Note: The distributions of covariates and outcome variables in the table reflect distributions among all individuals in the control group and all individuals in the treatment group (i.e., those living in the impact area). The findings presented in the four panels of Fig. 2 only reflect outcomes among the compliers (i.e., individuals in the impact area that responded to the explosion by developing and being diagnosed with a stress-related mental disorder).

Because the data for this study came from deidentified administrative registers that Statistics Denmark makes available for research purposes for approved institutions, institutional review board approval was not required to carry out the research. This research was conducted as part of project #705830 approved by Statistics Denmark.
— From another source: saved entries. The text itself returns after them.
This design comes from an exercise in tuning for small area, a short achievable clock period and few clock cycles per item on the open sky130 flow, not from production work.
Only simulation tests tie the RTL to the original design; equivalence was not proved.
Power and IR drop assume default switching activity.

==> trial 28 <==
## top_of_book_order_fill_engine
module top_of_book_order_fill_engine (
    input  wire logic        i_clk,
    input  wire logic        i_rst_n,
    input  wire logic        i_ord_valid,
    output wire logic        o_ord_ready,
    input  wire logic [1:0]  i_ord_mode,
    input  wire logic [5:0]  i_ord_order_slot,
    input  wire logic [3:0]  i_ord_symbol,
    input  wire logic [31:0] i_ord_price,
    input  wire logic [31:0] i_ord_volume,
    input  wire logic        i_ord_is_buy,
    input  wire logic        i_ord_is_market,
    input  wire logic [31:0] i_ord_bid_px,
    input  wire logic [31:0] i_ord_ask_px,
    output wire logic        o_res_valid,
    input  wire logic        i_res_ready,
    output wire logic [5:0]  o_res_result_slot,
    output wire logic [2:0]  o_res_outcome,
    output wire logic [31:0] o_res_fill_qty,
    output wire logic [31:0] o_res_fill_px,
    output wire logic        o_res_last
);
==> flow/config.mk <==
export PLATFORM = sky130hd
export DESIGN_NAME = top_of_book_order_fill_engine
export DESIGN_NICKNAME = top_of_book_order_fill_engine
export VERILOG_FILES = /design/flow/design.v
export SDC_FILE = /design/flow/constraint.sdc
export NUM_CORES = 4
export LEC_CHECK = 0
export CAP_MARGIN = 20
export CELL_PAD_IN_SITES_DETAIL_PLACEMENT = 1
export CELL_PAD_IN_SITES_GLOBAL_PLACEMENT = 2
export CORE_MARGIN = 2
export CORE_UTILIZATION = 35
export PLACE_DENSITY = 0.5
export SETUP_SLACK_MARGIN = 4.2
export SLEW_MARGIN = 20
export SYNTH_HIERARCHICAL = 1
export SYNTH_MEMORY_MAX_BITS = 8192
==> flow/constraint.sdc <==
create_clock -name core_clock -period 8.0 [get_ports {i_clk}]
set_input_delay 1.6000 -clock core_clock [delete_from_list [all_inputs] [get_ports {i_clk}]]
set_output_delay 1.6000 -clock core_clock [all_outputs]
set_load 0.01 [all_outputs]
run.sh (not shown) runs the stock make flow with config.mk's settings and CLKGATE_MAP_FILE= SYNTH_SCRIPT=/design/flow/synth_recipe.tcl, a recipe that flattens the netlist after the stock synthesis.
==> inputs of build 92, as changes to trial 28 <==
--- a/flow/design.v
+++ b/flow/design.v
@@ -83,29 +83,27 @@
             e4[k] = g3[2*k+1] | (e3[2*k+1] & e3[2*k]);
         end
     end
     assign o_ge = g4[1] | (e4[1] & e4[0]);
 endmodule
 module tobfe_slot_match (
     input  wire logic [31:0] i_px,
-    input  wire logic [3:0]  i_sym,
     input  wire logic        i_buy,
     input  wire logic        i_mkt,
-    input  wire logic [3:0]  i_q_sym,
     input  wire logic [31:0] i_q_nask,
     input  wire logic [31:0] i_q_bid,
     output wire logic        o_match
 );
     logic ge;
     tobfe_ge u_ge (
         .i_x  (i_px),
         .i_ny (i_buy ? i_q_nask : i_q_bid),
         .o_ge (ge)
     );
-    assign o_match = !i_mkt && (i_sym == i_q_sym) && ge;
+    assign o_match = !i_mkt && ge;
 endmodule
 `default_nettype wire
 `default_nettype none
 module tobfe_pick (
     input  wire logic [63:0] i_x,
     output logic      [63:0] o_first,
     output logic      [63:0] o_rest,
@@ -227,75 +225,60 @@
     assign accept = i_ord_valid && free2;    
     assign adv2   = v2 && !r1_v && !more;
     assign free2  = !v2 || adv2;
     logic [31:0]   in_pt;        
     logic [31:0]   in_nbid;
     logic [31:0]   in_nask;
     logic          fwd1;
+    logic          fwd_px;
     logic [31:0]   in_qpx;
     logic          wr2;
     assign in_pt   = i_ord_is_buy ? i_ord_price : ~i_ord_price;
     assign in_nbid = ~i_ord_bid_px;
     assign in_nask = ~i_ord_ask_px;
     logic          byp_q;
     logic          in_qv;
     logic [31:0]   tab_qpx;
     logic          tab_cross, byp_cross;
     logic          in_fill;
     assign byp_q   = v2 && c2_mode == M_QUOTE && c2_sym == i_ord_symbol;
     assign tab_qpx = i_ord_is_buy ? q_ask[i_ord_symbol] : q_bid[i_ord_symbol];
     assign in_qpx  = byp_q ? (i_ord_is_buy ? c2_b : c2_a) : tab_qpx;
     assign in_qv   = byp_q || (q_live[i_ord_symbol] && !(v2 && c2_mode == M_CLEAR));
-    logic tab_buy, tab_sell, byp_buy, byp_sell;
-    tobfe_ge u_tab_buy (
-        .i_x  (i_ord_price),
-        .i_ny (~q_ask[i_ord_symbol]),
-        .o_ge (tab_buy)
+    tobfe_ge u_tab_ge (
+        .i_x  (in_pt),
+        .i_ny (i_ord_is_buy ? ~tab_qpx : tab_qpx),
+        .o_ge (tab_cross)
+    );
+    tobfe_ge u_byp_ge (
+        .i_x  (in_pt),
+        .i_ny (i_ord_is_buy ? ~c2_b : c2_a),
+        .o_ge (byp_cross)
     );
-    tobfe_ge u_tab_sell (
-        .i_x  (~i_ord_price),
-        .i_ny (q_bid[i_ord_symbol]),
-        .o_ge (tab_sell)
-    );
-    tobfe_ge u_byp_buy (
-        .i_x  (i_ord_price),
-        .i_ny (~c2_b),
-        .o_ge (byp_buy)
-    );
-    tobfe_ge u_byp_sell (
-        .i_x  (~i_ord_price),
-        .i_ny (c2_a),
-        .o_ge (byp_sell)
-    );
-    assign tab_cross = i_ord_is_buy ? tab_buy : tab_sell;
-    assign byp_cross = i_ord_is_buy ? byp_buy : byp_sell;
     assign in_fill = in_qv && (i_ord_is_market || (byp_q ? byp_cross : tab_cross));
     logic [NS-1:0] slot_m;
     for (genvar i = 0; i < NS; i++) begin : g_match
         tobfe_slot_match u_m (
             .i_px     (s_px[i]),
-            .i_sym    (s_sym[i]),
             .i_buy    (s_buy[i]),
             .i_mkt    (s_mkt[i]),
-            .i_q_sym  (i_ord_symbol),
             .i_q_nask (in_nask),
             .i_q_bid  (i_ord_bid_px),
             .o_match  (slot_m[i])
         );
     end
     tobfe_slot_match u_fwd (
         .i_px     (c2_a),
-        .i_sym    (c2_sym),
         .i_buy    (c2_buy),
         .i_mkt    (c2_mkt),
-        .i_q_sym  (i_ord_symbol),
         .i_q_nask (in_nask),
         .i_q_bid  (i_ord_bid_px),
-        .o_match  (fwd1)
+        .o_match  (fwd_px)
     );
+    assign fwd1 = fwd_px && (c2_sym == i_ord_symbol);
     always_ff @(posedge i_clk) begin
         if (free2) begin
             m1      <= slot_m;
             for (int i = 0; i < NS; i++) pw_mask[i] <= wr2 && c2_slot == 6'(i);
             pw_fwd  <= fwd1;
             qpx1    <= in_qpx;
             fill1   <= in_fill;
@@ -328,15 +311,15 @@
     logic          s2_cancel, s2_quote, s2_clear;
     assign s2_cancel = adv2 && c2_mode == M_CANCEL;
     assign s2_quote  = adv2 && c2_mode == M_QUOTE;
     assign s2_clear  = adv2 && c2_mode == M_CLEAR;
     assign wr2       = adv2 && c2_mode == M_ADD && !fill1;
     always_comb begin
         for (int i = 0; i < NS; i++) begin
-            mf2[i] = pw_mask[i] ? pw_fwd : (m1[i] & live[i]);
+            mf2[i] = pw_mask[i] ? pw_fwd : (m1[i] && live[i] && s_sym[i] == c2_sym);
         end
     end
     always_ff @(posedge i_clk) begin
         for (int i = 0; i < NS; i++) begin
             if (wr2 && c2_slot == 6'(i)) begin
                 s_px[i]  <= c2_a;
                 s_vol[i] <= c2_b;
Settings changed: SETUP_SLACK_MARGIN 4.2 to 4.0.
==> run notes <==
| quantity | trial 28 | build 92 |
|---|---|---|
| Run status | timing/DRC/antenna clean | timing/DRC/antenna clean |
| Power density over cell area | 227 mW/mm^2 | 226 mW/mm^2 |
| Clock-pin slew on the worst setup and hold paths | 0.07 ns | 0.06 ns |
| Worst reg2reg setup slack | 3.76 ns | 3.46 ns |
| End point of the critical path | fill1 | ready_q |
| Count of cells resized by post-cts repair | 479 | 280 |
| Half-perimeter wire length of the detailed placement result | 825000 um | 841000 um |
| Post-DP Area | 0.313 mm^2 | 0.318 mm^2 |
| Core Region | 0.842 mm^2 | 0.856 mm^2 |
| Initial Utilization | 35.1% | 35.1% |
| Minimum clock period | 4.51 ns | 4.54 ns |
| Number of gates on the worst path with buffers counted | 16 | 18 |
| Count of plain and timing-repair buffers | 1129 | 1156 |
| Met2 wirelength from detailed routing | 660000 um | 648000 um |
| Total GRT Usage | 32.0% | 31.1% |
| Vias per Instance | 6.31 | 6.18 |
| Average cell area after synthesis | 14.2 um^2 | 14.8 um^2 |
| Area share of the largest cell type after synthesis | 61.2% | 60.2% |
| Synth Area in XOR/XNOR | 0.305% | 0.881% |
| Register area share after synthesis | 62.3% | 61.3% |
Testbench counts of trial 28, summed over its fixed seeds: cycles 12,247, items 12,008.
Testbench counts of build 92, summed over its fixed seeds: cycles 12,247, items 12,008.

-- afterwards: timing with drivers on the ports --
The flow's constraints put no driver on any port. The routed layouts listed below were extracted and timed again, unchanged, in two steps.
Step 1: set_driving_cell puts a clkbuf_16 on i_clk and a buf_2 on each other input, an assumption about the parent block.
Step 2, shift: input delay + t, output delay - t, t = (earliest + latest rising clock arrival at the registers) / 2. This alone moves slack from input paths to output paths.
a / b / c = ideal / step 1 / step 2; a / b = the first two.
run	t (ns)	setup slack, ns	worst setup path after step 2
trial 28	1.307	3.491 / 3.558 / 2.251	input to register
build 92	1.303	3.459 / 3.459 / 2.375	input to register
After both steps setup and hold are still met in every run listed. The setup slack of trial 28, which loses most, moves by +0.067 ns with the drivers and by -1.240 ns with both steps.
The Endogenous Regressor: Stress-Related Mental Disorder.

From the register on psychiatric hospitalizations (which includes both inpatient and outpatient contact), we constructed an indicator which measures whether the individual had been diagnosed with post-traumatic stress disorder (PTSD) (ICD-10 codes F43, F430, F4300, F4301, F4302, F431, F438, and F430), anxiety (ICD-10 codes F40, F400, F4000, F4001, F401, F402, F402A, F41, F410, F4100, F4202, and F411), or depression (ICD-10 codes F32, F320, F3200, F3201, F321, F3210, F3211, F322, F323, F3230, F3231, F328, F329, and F329A) at a psychiatric hospital between November 2004 and October 2006. PTSD, anxiety, and depression are not qualitatively different conditions. The literature on the classification of mental disorders provides evidence and consensus that these three conditions belong to a syndrome called “internalizing disorders” (26). The three disorders are known to share similar genetic and environmental etiological factors. People who meet diagnostic criteria for one of these conditions are likely to meet criteria for the other two conditions, simultaneously or later. For this reason, the three are often studied together as a syndrome of distress-related diagnoses.

We used a collated measure of mental disorders for the two years following the explosion (November 2004 to October 2006) rather than focusing on 1 y, as the three conditions often take time to develop and be diagnosed. In our sample, 990 individuals (657 women and 333 men) were diagnosed—either through inpatient or outpatient hospital contact—with PTSD, anxiety, or depression during those 2 y: 401 women and 211 men in the impact area and 256 women and 122 men in the control group.

Outcome Variables in the Labor Force.

Our analysis focuses on whether and how stress-related mental disorders affect labor market affiliation, identified through four outcomes measured in each of the 4 y 2007 to 2010: 1) sick leave, 2) unemployment, 3) transitioning into early retirement pension, and 4) income. With this setup, we analyze a total of 16 outcome variable (4 y for each of the four outcome areas).

In Denmark, the benefit system is organized such that the entitlement to sick leave benefits is exhausted after 22 wk, and unemployment benefits for insured unemployed are exhausted after 2 y, while early retirement pension does not have a fixed duration and can continue indefinitely. When sick leave benefits are exhausted, the individual who is not ready to transition back into work transitions instead into unemployment benefits and/or into a process that could eventually lead to early retirement pension (although granting of formal disability status is costly and thus relatively rare). The system implies that our four outcomes are mutually exclusive: an individual can receive wage income from employment or can receive only one benefit at a time (on a weekly or monthly basis). During a week in which the individual receives sick leave benefits, he or she cannot also receive unemployment benefits.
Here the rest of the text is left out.